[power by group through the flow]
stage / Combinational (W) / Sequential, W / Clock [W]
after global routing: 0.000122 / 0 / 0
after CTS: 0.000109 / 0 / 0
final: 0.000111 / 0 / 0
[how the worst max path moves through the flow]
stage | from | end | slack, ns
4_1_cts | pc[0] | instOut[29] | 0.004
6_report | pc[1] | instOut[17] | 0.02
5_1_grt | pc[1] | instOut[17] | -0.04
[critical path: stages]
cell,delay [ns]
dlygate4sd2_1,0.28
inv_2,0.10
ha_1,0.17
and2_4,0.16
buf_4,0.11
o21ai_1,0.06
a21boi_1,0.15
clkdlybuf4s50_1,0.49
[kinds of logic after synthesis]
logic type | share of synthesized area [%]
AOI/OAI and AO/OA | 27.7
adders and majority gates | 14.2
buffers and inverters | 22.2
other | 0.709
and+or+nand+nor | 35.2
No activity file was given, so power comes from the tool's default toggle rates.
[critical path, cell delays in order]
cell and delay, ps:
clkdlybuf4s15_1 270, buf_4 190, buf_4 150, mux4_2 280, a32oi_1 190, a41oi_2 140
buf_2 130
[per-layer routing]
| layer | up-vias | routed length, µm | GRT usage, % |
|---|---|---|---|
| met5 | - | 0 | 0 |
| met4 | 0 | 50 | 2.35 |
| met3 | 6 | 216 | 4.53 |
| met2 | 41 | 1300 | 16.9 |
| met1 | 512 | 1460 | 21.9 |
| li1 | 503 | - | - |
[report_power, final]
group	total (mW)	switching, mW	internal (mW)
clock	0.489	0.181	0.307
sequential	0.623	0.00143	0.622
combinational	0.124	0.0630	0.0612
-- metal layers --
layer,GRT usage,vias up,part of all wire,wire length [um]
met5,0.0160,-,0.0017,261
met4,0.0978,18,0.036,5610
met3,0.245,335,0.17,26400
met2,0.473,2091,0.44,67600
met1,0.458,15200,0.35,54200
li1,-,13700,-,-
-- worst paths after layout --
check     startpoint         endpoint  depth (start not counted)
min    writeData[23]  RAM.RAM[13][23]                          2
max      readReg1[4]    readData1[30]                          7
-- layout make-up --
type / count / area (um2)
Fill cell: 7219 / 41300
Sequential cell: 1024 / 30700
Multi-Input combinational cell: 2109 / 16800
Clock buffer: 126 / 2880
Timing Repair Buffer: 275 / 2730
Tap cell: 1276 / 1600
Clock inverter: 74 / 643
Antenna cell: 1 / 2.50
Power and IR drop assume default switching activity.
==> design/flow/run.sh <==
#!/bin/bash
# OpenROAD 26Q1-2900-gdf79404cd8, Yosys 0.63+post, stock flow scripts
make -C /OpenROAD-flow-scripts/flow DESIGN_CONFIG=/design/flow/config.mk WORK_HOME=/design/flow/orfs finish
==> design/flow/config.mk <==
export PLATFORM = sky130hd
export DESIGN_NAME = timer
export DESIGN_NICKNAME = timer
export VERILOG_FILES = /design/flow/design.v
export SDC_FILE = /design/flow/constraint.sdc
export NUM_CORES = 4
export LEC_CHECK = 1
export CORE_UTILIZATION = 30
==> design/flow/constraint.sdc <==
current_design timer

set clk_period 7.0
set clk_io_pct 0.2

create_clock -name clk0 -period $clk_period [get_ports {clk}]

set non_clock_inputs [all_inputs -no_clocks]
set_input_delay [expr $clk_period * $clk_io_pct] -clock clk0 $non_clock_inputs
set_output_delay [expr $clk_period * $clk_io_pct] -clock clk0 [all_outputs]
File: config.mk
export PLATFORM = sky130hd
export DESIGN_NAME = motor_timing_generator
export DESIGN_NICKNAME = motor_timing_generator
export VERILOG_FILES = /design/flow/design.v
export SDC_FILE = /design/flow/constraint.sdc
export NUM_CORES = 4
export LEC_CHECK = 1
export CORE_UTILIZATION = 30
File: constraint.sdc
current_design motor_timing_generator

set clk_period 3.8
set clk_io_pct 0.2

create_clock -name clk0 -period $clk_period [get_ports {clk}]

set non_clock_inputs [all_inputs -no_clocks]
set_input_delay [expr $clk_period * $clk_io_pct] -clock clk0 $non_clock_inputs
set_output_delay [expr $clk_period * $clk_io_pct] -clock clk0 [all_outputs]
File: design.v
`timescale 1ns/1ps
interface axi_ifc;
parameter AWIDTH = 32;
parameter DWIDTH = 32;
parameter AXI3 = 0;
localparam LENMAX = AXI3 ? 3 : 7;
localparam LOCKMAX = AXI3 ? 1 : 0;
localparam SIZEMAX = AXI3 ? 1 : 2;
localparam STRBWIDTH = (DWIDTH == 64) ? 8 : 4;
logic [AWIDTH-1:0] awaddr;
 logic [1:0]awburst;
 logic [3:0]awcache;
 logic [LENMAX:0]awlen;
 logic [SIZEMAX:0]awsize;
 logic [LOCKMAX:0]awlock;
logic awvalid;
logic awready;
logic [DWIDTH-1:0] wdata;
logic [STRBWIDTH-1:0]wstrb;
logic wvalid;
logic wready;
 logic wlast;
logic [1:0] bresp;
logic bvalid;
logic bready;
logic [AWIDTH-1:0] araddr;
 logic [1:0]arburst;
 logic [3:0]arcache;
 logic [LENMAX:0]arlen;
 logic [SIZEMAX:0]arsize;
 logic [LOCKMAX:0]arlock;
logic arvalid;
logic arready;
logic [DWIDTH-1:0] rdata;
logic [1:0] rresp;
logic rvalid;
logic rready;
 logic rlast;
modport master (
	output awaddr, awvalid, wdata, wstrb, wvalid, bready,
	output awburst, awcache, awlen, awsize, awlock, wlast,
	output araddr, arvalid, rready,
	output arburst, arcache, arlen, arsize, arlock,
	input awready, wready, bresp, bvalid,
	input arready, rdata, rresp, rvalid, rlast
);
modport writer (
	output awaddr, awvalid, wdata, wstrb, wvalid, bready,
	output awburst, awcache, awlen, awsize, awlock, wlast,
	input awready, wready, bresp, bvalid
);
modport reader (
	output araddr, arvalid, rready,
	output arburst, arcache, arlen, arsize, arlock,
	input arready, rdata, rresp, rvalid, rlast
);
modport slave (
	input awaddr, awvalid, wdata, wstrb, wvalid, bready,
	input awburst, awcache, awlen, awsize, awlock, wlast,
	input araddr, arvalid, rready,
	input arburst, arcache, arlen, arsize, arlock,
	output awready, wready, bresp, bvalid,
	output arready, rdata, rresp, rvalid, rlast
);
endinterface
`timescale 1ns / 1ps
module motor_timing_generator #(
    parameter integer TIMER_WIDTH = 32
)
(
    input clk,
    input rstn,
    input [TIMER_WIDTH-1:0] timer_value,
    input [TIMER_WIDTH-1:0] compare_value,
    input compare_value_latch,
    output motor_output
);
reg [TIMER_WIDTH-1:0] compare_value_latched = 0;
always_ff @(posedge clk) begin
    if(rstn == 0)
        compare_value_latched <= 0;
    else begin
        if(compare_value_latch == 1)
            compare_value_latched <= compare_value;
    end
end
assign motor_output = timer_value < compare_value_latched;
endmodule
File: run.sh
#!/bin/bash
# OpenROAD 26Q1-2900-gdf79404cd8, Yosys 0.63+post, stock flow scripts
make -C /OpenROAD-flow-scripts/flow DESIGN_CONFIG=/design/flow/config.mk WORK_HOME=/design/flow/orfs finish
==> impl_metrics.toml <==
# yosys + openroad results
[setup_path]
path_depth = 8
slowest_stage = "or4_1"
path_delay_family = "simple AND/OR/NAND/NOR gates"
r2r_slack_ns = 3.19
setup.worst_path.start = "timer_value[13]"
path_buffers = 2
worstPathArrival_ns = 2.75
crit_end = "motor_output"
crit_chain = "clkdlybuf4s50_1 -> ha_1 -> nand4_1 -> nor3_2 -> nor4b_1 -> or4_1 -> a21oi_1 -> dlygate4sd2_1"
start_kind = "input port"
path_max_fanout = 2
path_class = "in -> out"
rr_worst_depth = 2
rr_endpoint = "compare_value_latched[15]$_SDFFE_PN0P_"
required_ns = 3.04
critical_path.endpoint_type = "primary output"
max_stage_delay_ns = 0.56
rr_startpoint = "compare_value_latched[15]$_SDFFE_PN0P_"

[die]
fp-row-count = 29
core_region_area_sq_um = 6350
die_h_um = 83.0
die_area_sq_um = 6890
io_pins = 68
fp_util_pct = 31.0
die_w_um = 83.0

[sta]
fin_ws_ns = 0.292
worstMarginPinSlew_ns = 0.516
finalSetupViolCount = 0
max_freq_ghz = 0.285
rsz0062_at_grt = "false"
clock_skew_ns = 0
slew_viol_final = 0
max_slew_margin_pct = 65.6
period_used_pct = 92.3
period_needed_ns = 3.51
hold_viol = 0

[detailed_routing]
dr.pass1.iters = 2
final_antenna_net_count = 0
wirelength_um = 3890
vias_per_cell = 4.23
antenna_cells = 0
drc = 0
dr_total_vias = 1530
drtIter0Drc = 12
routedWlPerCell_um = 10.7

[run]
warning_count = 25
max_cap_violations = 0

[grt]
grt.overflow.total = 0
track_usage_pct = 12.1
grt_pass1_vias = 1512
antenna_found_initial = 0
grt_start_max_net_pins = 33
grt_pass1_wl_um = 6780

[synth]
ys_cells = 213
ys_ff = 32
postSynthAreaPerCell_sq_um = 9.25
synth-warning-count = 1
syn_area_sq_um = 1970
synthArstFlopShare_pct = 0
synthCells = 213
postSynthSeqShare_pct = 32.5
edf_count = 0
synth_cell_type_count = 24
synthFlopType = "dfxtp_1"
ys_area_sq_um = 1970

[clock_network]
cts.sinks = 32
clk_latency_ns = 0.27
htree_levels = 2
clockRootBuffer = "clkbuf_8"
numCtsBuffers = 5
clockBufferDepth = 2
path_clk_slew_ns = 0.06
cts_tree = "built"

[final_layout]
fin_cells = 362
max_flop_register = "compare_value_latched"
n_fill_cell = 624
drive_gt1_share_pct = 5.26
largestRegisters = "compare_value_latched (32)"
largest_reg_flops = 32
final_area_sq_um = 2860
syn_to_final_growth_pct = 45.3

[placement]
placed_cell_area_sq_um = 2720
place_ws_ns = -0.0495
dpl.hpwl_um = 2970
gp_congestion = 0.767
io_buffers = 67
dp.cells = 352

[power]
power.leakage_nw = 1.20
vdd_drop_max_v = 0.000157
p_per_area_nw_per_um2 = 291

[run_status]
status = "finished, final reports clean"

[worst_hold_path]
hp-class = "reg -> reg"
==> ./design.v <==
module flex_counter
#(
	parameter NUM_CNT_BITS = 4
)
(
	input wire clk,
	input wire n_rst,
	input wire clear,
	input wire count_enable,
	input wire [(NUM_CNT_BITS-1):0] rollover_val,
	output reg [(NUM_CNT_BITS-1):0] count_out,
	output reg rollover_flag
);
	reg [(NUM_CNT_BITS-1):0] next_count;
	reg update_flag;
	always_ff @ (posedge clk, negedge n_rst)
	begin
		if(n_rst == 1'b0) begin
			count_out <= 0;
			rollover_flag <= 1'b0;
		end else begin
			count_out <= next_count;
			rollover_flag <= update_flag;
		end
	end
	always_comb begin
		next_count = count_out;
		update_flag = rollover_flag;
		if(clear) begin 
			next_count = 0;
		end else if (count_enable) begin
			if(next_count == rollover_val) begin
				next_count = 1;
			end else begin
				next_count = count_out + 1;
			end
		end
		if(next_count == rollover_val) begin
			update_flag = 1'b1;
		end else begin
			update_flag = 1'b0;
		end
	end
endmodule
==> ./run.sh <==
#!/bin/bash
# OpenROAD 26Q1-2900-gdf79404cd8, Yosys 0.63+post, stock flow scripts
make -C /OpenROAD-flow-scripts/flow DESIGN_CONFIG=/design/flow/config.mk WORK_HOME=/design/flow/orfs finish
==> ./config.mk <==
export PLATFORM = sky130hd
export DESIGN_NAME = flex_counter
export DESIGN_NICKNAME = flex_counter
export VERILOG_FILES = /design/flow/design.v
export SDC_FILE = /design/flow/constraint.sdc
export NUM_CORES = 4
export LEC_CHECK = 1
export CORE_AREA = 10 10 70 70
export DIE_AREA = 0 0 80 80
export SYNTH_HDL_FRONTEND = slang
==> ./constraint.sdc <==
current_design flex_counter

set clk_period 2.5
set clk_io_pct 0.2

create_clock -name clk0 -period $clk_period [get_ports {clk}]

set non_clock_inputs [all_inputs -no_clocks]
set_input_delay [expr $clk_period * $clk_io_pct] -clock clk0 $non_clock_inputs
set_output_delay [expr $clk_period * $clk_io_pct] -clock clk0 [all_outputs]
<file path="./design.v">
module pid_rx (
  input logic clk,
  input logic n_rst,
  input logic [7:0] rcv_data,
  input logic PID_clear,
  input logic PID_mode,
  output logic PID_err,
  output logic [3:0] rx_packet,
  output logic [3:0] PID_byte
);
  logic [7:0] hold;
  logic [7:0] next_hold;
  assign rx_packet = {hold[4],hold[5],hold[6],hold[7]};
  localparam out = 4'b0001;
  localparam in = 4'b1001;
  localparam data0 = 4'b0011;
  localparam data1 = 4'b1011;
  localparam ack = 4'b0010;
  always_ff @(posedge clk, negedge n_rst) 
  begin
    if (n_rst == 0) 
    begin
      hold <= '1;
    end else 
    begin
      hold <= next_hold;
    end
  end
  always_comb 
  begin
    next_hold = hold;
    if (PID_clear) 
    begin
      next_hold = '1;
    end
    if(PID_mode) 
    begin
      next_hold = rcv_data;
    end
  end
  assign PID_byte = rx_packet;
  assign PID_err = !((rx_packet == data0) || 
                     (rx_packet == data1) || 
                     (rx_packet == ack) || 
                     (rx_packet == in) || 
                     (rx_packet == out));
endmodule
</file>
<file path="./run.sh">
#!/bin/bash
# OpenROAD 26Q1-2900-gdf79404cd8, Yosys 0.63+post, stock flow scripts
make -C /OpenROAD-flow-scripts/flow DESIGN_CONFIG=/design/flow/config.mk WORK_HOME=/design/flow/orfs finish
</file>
______________________________
Try it: From the entries above, give again exactly the lines running from the line with "Fill cell: 7219 / 41300" to the line with "Antenna cell: 1 / 2.50"; include both of those lines.

Result of this exercise:
Fill cell: 7219 / 41300
Sequential cell: 1024 / 30700
Multi-Input combinational cell: 2109 / 16800
Clock buffer: 126 / 2880
Timing Repair Buffer: 275 / 2730
Tap cell: 1276 / 1600
Clock inverter: 74 / 643
Antenna cell: 1 / 2.50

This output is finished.